## Requirement:
Say how many lines of the data contain "done", and nothing more.

## Dataset excerpts:
_ _ _ _

Context: an optimization exercise on an open-source flow, tuned for small area, a short achievable clock period and few clock cycles. The choices shown serve that exercise and are no tape-out recipe.
RTL that was checked went through simulation tests only; none was proved equivalent to the original.

==> run K: inputs <==
==> flow/design.v (excerpt) <==
module spmv_top (
  input  logic        clk,
  input  logic        rst_n,
  input  logic        in_valid,
  input  logic        weight_valid,
  input  logic [4:0]  in_row,
  input  logic [4:0]  in_col,
  input  logic [7:0]  in_data,
  input  logic        out_ready,
  output logic        out_valid,
  output logic [4:0]  out_row,
  output logic [20:0] out_data,
  output logic        out_last,
  output logic        busy
);
==> module spmv_stream, before the edit <==
module spmv_stream #(
  parameter int N = 32,
  parameter int IDX_W = $clog2(N),
  parameter int DW = 8,
  parameter int ACC_W = 2*DW+IDX_W,
  parameter bit SKIP_ZERO = 0
) (
  input  logic             clk,
  input  logic             rst_n,
  input  logic             in_valid,
  input  logic             weight_valid,
  input  logic [IDX_W-1:0] in_row,
  input  logic [IDX_W-1:0] in_col,
  input  logic [DW-1:0]    in_data,
  input  logic             out_ready,
  output logic             out_valid,
  output logic [IDX_W-1:0] out_row,
  output logic [ACC_W-1:0] out_data,
  output logic             out_last,
  output logic             busy
);
  localparam logic [2:0] IDLE = 3'd0, VEC = 3'd1, MAT = 3'd2, FLUSH = 3'd3, DRAIN = 3'd4;
  logic [2:0] state, state_nxt;
  logic [N-1:0][DW-1:0] vec;
  logic [N-1:0][ACC_W-1:0] acc;
  logic [N-1:0] vv;    
  logic [N-1:0] tf;    
  logic p1_vw, p1_mw;
  logic [IDX_W-1:0] p1_row, p1_col;
  logic [DW-1:0] p1_data;
  logic p2_we;
  logic [2*DW-1:0] p2_prod;
  logic [IDX_W-1:0] ra, ra_nxt, first;
  logic [DW-1:0] vsel;
  logic [2*DW-1:0] prod;
  logic [ACC_W-1:0] rd, sum;
  logic [N-1:0] tf_nxt, ra_dec;
  logic idle_vec, xfer, done, load, drain_nxt;
  always_comb begin
    idle_vec = state == IDLE || state == VEC;
    case (state)
      IDLE, VEC: state_nxt = in_valid ? VEC : weight_valid ? MAT : state;
      MAT:       state_nxt = weight_valid ? MAT : FLUSH;
      FLUSH:     state_nxt = DRAIN;
      default:   state_nxt = done ? IDLE : DRAIN;
    endcase
  end
  always_ff @(posedge clk or negedge rst_n)
    if (!rst_n) state <= IDLE;
    else state <= state_nxt;
  assign busy = state != IDLE;
  always_ff @(posedge clk or negedge rst_n)
    if (!rst_n) begin
      p1_vw <= 1'b0;
      p1_mw <= 1'b0;
    end else begin
      p1_vw <= in_valid && idle_vec;
      p1_mw <= weight_valid && (state == MAT || (idle_vec && !in_valid));
    end
  always_ff @(posedge clk) begin
    p1_row <= in_row;
    p1_col <= in_col;
    p1_data <= in_data;
  end
  always_ff @(posedge clk)
    if (p1_vw) vec[p1_row] <= p1_data;
  always_ff @(posedge clk or negedge rst_n)
    if (!rst_n) vv <= '0;
    else if (done) vv <= '0;
    else if (p1_vw) vv[p1_row] <= 1'b1;
  always_comb begin
    vsel = vv[p1_col] ? vec[p1_col] : '0;
    prod = {{DW{1'b0}}, p1_data} * {{DW{1'b0}}, vsel};
  end
  always_ff @(posedge clk or negedge rst_n)
    if (!rst_n) p2_we <= 1'b0;
    else p2_we <= p1_mw && p1_data != '0 && vsel != '0;
  always_ff @(posedge clk)
    p2_prod <= prod;
  always_comb begin
    rd = tf[ra] ? acc[ra] : '0;
    sum = rd + ACC_W'(p2_prod);
    ra_dec = '0;
    ra_dec[ra] = 1'b1;
    xfer = out_valid && out_ready;
    done = xfer && out_last;
    load = state == DRAIN && !out_last && (!out_valid || out_ready);
    tf_nxt = tf;
    if (p2_we) tf_nxt = tf_nxt | ra_dec;
    if (load) tf_nxt = tf_nxt & ~ra_dec;
    first = IDX_W'(N-1);
    for (int i = N-2; i >= 0; i--)
      if (tf_nxt[i]) first = IDX_W'(i);
    drain_nxt = state == FLUSH || (state == DRAIN && !done);
    ra_nxt = drain_nxt ? first : p1_row;
  end
  always_ff @(posedge clk)
    if (p2_we) acc[ra] <= sum;
  always_ff @(posedge clk or negedge rst_n)
    if (!rst_n) tf <= '0;
    else tf <= tf_nxt;
  always_ff @(posedge clk)
    ra <= ra_nxt;
  always_ff @(posedge clk or negedge rst_n)
    if (!rst_n) begin
      out_valid <= 1'b0;
      out_last <= 1'b0;
    end else if (done) begin
      out_valid <= 1'b0;
      out_last <= 1'b0;
    end else if (load) begin
      out_valid <= rd != '0 || ra == IDX_W'(N-1);
      out_last <= ra == IDX_W'(N-1);
    end
  always_ff @(posedge clk)
    if (load) begin
      out_row <= ra;
      out_data <= rd;
    end
endmodule
clock: 9.0 ns
lec_check: 0
cap_margin: 20
core_margin: 2
core_utilization: 40
slew_margin: 20
run.sh (not shown) runs the stock make flow with config.mk's settings and CLKGATE_MAP_FILE= SYNTH_SCRIPT=/design/flow/synth_recipe.tcl, a recipe that flattens the netlist after the stock synthesis.
==> inputs of run H, as changes to run K <==
==> flow/design.v (replaced) <==
module spmv_stream #(
  parameter int N = 32,
  parameter int IDX_W = $clog2(N),
  parameter int DW = 8,
  parameter int ACC_W = 2*DW+IDX_W,
  parameter bit SKIP_ZERO = 0
) (
  input  logic             clk,
  input  logic             rst_n,
  input  logic             in_valid,
  input  logic             weight_valid,
  input  logic [IDX_W-1:0] in_row,
  input  logic [IDX_W-1:0] in_col,
  input  logic [DW-1:0]    in_data,
  input  logic             out_ready,
  output logic             out_valid,
  output logic [IDX_W-1:0] out_row,
  output logic [ACC_W-1:0] out_data,
  output logic             out_last,
  output logic             busy
);
  localparam int PW = 2*DW;
  localparam int LW = (ACC_W + 1) / 2;
  localparam int HW = ACC_W - LW;
  localparam logic [2:0] IDLE = 3'd0, VEC = 3'd1, MAT = 3'd2, F1 = 3'd3, F2 = 3'd4,
                         DRAIN = 3'd5;
  logic [2:0] state, state_nxt;
  logic [N-1:0][DW-1:0] vec;
  logic [N-1:0][ACC_W-1:0] acc;    
  logic [N-1:0] accc;              
  logic [N-1:0] vv;    
  logic [N-1:0] tf;    
  logic p1_vw, p1_mw;
  logic [IDX_W-1:0] p1_row, p1_col;
  logic [DW-1:0] p1_data;
  logic p2_mw;
  logic [DW-1:0] p2_data, p2_vsel;
  logic [IDX_W-1:0] ra, ra_enc;
  logic [N-1:0] ra_oh, ra_oh_nxt, first_oh, below;
  logic p3_we;
  logic [IDX_W-1:0] p3_row;
  logic [PW-1:0] p3_ps, p3_pc;
  logic [ACC_W-1:0] p3_rd;
  logic p3_rc;
  logic [PW-1:0] pp [DW];
  logic [PW-1:0] l1 [6];
  logic [PW-1:0] l2 [4];
  logic [PW-1:0] l3 [3];
  logic [PW-1:0] ps, pc;
  logic [ACC_W-1:0] rd, cs_s, cs_c, nsum;
  logic rc, rv, nc;
  logic [LW:0] lo_sum;
  logic [HW-1:0] hi_val;
  logic [N-1:0] p1_row_oh, wr_dec, enc_in;
  logic idle_vec, xfer, done, load;
  function automatic logic [PW-1:0] maj(input logic [PW-1:0] a, b, c);
    maj = (a & b) | (a & c) | (b & c);
  endfunction
  always_comb begin
    idle_vec = state == IDLE || state == VEC;
    case (state)
      IDLE, VEC: state_nxt = in_valid ? VEC : weight_valid ? MAT : state;
      MAT:       state_nxt = weight_valid ? MAT : F1;
      F1:        state_nxt = F2;
      F2:        state_nxt = DRAIN;
      default:   state_nxt = done ? IDLE : DRAIN;
    endcase
  end
  always_ff @(posedge clk or negedge rst_n)
    if (!rst_n) begin
      state <= IDLE;
      busy <= 1'b0;
    end else begin
      state <= state_nxt;
      busy <= state_nxt != IDLE;
    end
  always_ff @(posedge clk or negedge rst_n)
    if (!rst_n) begin
      p1_vw <= 1'b0;
      p1_mw <= 1'b0;
    end else begin
      p1_vw <= in_valid && idle_vec;
      p1_mw <= weight_valid && (state == MAT || (idle_vec && !in_valid));
    end
  always_ff @(posedge clk) begin
    p1_row <= in_row;
    p1_col <= in_col;
    p1_data <= in_data;
  end
  always_comb begin
    p1_row_oh = '0;
    p1_row_oh[p1_row] = 1'b1;
  end
  for (genvar i = 0; i < N; i++) begin : g_vec
    always_ff @(posedge clk)
      if (p1_vw && p1_row_oh[i]) vec[i] <= p1_data;
    always_ff @(posedge clk or negedge rst_n)
      if (!rst_n) vv[i] <= 1'b0;
      else if (done) vv[i] <= 1'b0;
      else if (p1_vw && p1_row_oh[i]) vv[i] <= 1'b1;
  end
  always_ff @(posedge clk or negedge rst_n)
    if (!rst_n) p2_mw <= 1'b0;
    else p2_mw <= p1_mw;
  always_ff @(posedge clk) begin
    p2_data <= p1_data;
    p2_vsel <= vv[p1_col] ? vec[p1_col] : '0;
    ra <= p1_row;
  end
  always_comb begin
    for (int j = 0; j < DW; j++)
      pp[j] = PW'(p2_data & {DW{p2_vsel[j]}}) << j;
    l1[0] = pp[0] ^ pp[1] ^ pp[2];  l1[1] = maj(pp[0], pp[1], pp[2]) << 1;
    l1[2] = pp[3] ^ pp[4] ^ pp[5];  l1[3] = maj(pp[3], pp[4], pp[5]) << 1;
    l1[4] = pp[6];                  l1[5] = pp[7];
    l2[0] = l1[0] ^ l1[1] ^ l1[2];  l2[1] = maj(l1[0], l1[1], l1[2]) << 1;
    l2[2] = l1[3] ^ l1[4] ^ l1[5];  l2[3] = maj(l1[3], l1[4], l1[5]) << 1;
    l3[0] = l2[0] ^ l2[1] ^ l2[2];  l3[1] = maj(l2[0], l2[1], l2[2]) << 1;
    l3[2] = l2[3];
    ps = l3[0] ^ l3[1] ^ l3[2];
    pc = maj(l3[0], l3[1], l3[2]) << 1;
    rd = '0;
    rc = 1'b0;
    rv = 1'b0;
    for (int i = 0; i < N; i++) begin
      rd = rd | (acc[i] & {ACC_W{ra_oh[i]}});
      rc = rc | (accc[i] & ra_oh[i]);
      rv = rv | (tf[i] & ra_oh[i]);
    end
    rd = rd & {ACC_W{rv}};
    rc = rc & rv;
  end
  always_ff @(posedge clk or negedge rst_n)
    if (!rst_n) p3_we <= 1'b0;
    else p3_we <= p2_mw && p2_data != '0 && p2_vsel != '0;
  always_ff @(posedge clk) begin
    p3_ps <= ps;
    p3_pc <= pc;
    p3_row <= ra;
    if (p3_we && p3_row == ra) begin
      p3_rd <= nsum;
      p3_rc <= nc;
    end else begin
      p3_rd <= rd;
      p3_rc <= rc;
    end
  end
  always_comb begin
    cs_s = p3_rd ^ ACC_W'(p3_ps) ^ ACC_W'(p3_pc);
    cs_c = ACC_W'({p3_rd & ACC_W'(p3_ps) | p3_rd & ACC_W'(p3_pc) | ACC_W'(p3_ps) & ACC_W'(p3_pc), 1'b0});
    lo_sum = {1'b0, cs_s[LW-1:0]} + {1'b0, cs_c[LW-1:0]};
    nsum = {cs_s[ACC_W-1:LW] + cs_c[ACC_W-1:LW] + HW'(p3_rc), lo_sum[LW-1:0]};
    nc = lo_sum[LW];
    wr_dec = '0;
    wr_dec[p3_row] = p3_we;
    xfer = out_valid && out_ready;
    done = xfer && out_last;
    load = state == DRAIN && !out_last && (!out_valid || out_ready);
    enc_in = (tf | wr_dec) & ~(state == DRAIN ? ra_oh : '0);
    below[0] = 1'b0;
    for (int i = 1; i < N; i++)
      below[i] = below[i-1] | enc_in[i-1];
    first_oh = enc_in & ~below;
    first_oh[N-1] = !below[N-1];
    case (state)
      F2:      ra_oh_nxt = first_oh;
      DRAIN:   ra_oh_nxt = load ? first_oh : ra_oh;
      default: ra_oh_nxt = p1_row_oh;
    endcase
  end
  for (genvar i = 0; i < N; i++) begin : g_acc
    always_ff @(posedge clk)
      if (wr_dec[i]) begin
        acc[i] <= nsum;
        accc[i] <= nc;
      end
    always_ff @(posedge clk or negedge rst_n)
      if (!rst_n) tf[i] <= 1'b0;
      else if (load && ra_oh[i]) tf[i] <= 1'b0;
      else if (wr_dec[i]) tf[i] <= 1'b1;
  end
  always_ff @(posedge clk)
    ra_oh <= ra_oh_nxt;
  always_comb begin
    hi_val = rd[ACC_W-1:LW] + HW'(rc);
    ra_enc = '0;
    for (int i = 0; i < N; i++)
      if (ra_oh[i]) ra_enc = ra_enc | IDX_W'(i);
  end
  always_ff @(posedge clk or negedge rst_n)
    if (!rst_n) begin
      out_valid <= 1'b0;
      out_last <= 1'b0;
    end else if (done) begin
      out_valid <= 1'b0;
      out_last <= 1'b0;
    end else if (load) begin
      out_valid <= ra_oh[N-1] || rd[LW-1:0] != '0 || (rc ? ~&rd[ACC_W-1:LW] : |rd[ACC_W-1:LW]);
      out_last <= ra_oh[N-1];
    end
  always_ff @(posedge clk)
    if (load) begin
      out_row <= ra_enc;
      out_data <= {hi_val, rd[LW-1:0]};
    end
endmodule
module spmv_top (
  input  logic        clk,
  input  logic        rst_n,
  input  logic        in_valid,
  input  logic        weight_valid,
  input  logic [4:0]  in_row,
  input  logic [4:0]  in_col,
  input  logic [7:0]  in_data,
  input  logic        out_ready,
  output logic        out_valid,
  output logic [4:0]  out_row,
  output logic [20:0] out_data,
  output logic        out_last,
  output logic        busy
);
  spmv_stream #(.N(32), .DW(8), .SKIP_ZERO(1)) u_spmv (
    .clk(clk), .rst_n(rst_n), .in_valid(in_valid), .weight_valid(weight_valid),
    .in_row(in_row), .in_col(in_col), .in_data(in_data), .out_ready(out_ready),
    .out_valid(out_valid), .out_row(out_row), .out_data(out_data), .out_last(out_last),
    .busy(busy));
endmodule
==> flow/flow/run.sh (new file) <==
#!/bin/bash
set -euo pipefail
bash standard.sh SETUP_SLACK_MARGIN=6 finish > flow_make.log 2>&1
==> flow/standard.sh (new file) <==
#!/bin/bash
# synth_recipe.tcl (not shown) runs the flow's synth.tcl, then flattens the netlist and writes it again
# the make line also repeats each setting of config.mk as NAME=value (left out here)
make -C /OpenROAD-flow-scripts/flow DESIGN_CONFIG=/design/flow/config.mk WORK_HOME=/design/flow/orfs CLKGATE_MAP_FILE= SYNTH_SCRIPT=/design/flow/synth_recipe.tcl "${@:-finish}"
removed: flow/run.sh
==> flow_metrics.tcl <==
set metrics [dict create \
    status "timing/DRC/antenna clean" \
    path_depth 20 \
    p_int_mw 10.0 \
    power_switching_share_pct 38.0 \
    clock_latency_ns 0.75 \
    total_power_mw 16.2 \
    ff2ff_path_depth 20 \
    cts_setup_buffers 0 \
    synth_mux_area_share_pct 14.7 \
    dp_cells 6128 \
    taps 1781 \
    grt_pass1_wl_mm 247 \
]
(the above is from run K)
==> flow_metrics.tcl <==
set metrics [dict create \
    status "timing/DRC/antenna clean" \
    p_int_mw 13.2 \
    power_switching_share_pct 36.3 \
    grt_pass1_vias 28000 \
    synth_mux_area_share_pct 5.00 \
    wl_met2_mm 67.9 \
    seq_area_frac_synth_pct 74.3 \
    total_power_mw 20.8 \
    detailedRoute.firstIterationViolations 4712 \
    synth-xor-area-share_pct 0.643 \
    final_cell_mix "edfxtp_1 (1018), a22oi_1 (276), nor2_1 (143), buf_4 (137), clkbuf_16 (125)" \
    cts_setup_buffers 66 \
    clock_latency_ns 0.71 \
    ff2ff_path_depth 12 \
    setup_tns_ns 0 \
    path_depth 1 \
    power_frac_seq_pct 39.8 \
]
(the above is from run H)
Testbench counts of run H, summed over its fixed seeds: cycles 18,362.
The RTL of run K was laid out without a check of its function.

port drivers added, routing unchanged:
The results above use ideal ports. As a check the final layouts listed here were re-extracted and re-timed, cells and wires unchanged. Step 1: set_driving_cell puts a clkbuf_16 on clk and a buf_2 on each other input, an assumption about the parent block. Step 2 also shifts input and output timing later by t, the mid clock arrival at the registers, as if the neighbouring blocks saw the same clock. Three values: no drivers, after step 1, after step 2; two values: the first two.
run | t, ns | setup slack, ns | worst hold slack (ns) | worst data-port slew with drivers (ns)
run K | 0.794 | 2.054 / 2.054 / 2.054 | 0.498 / 0.498 / 0.498 | 0.03
run H | 0.763 | 5.766 / 5.692 / 5.252 | 0.355 / 0.355 / 0.355 | 0.04
After both steps every run listed still meets setup and hold. The setup slack of run H, which loses most, moves by -0.074 ns with the drivers and by -0.514 ns with both steps.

_ _ _ _

## Result for this task:
11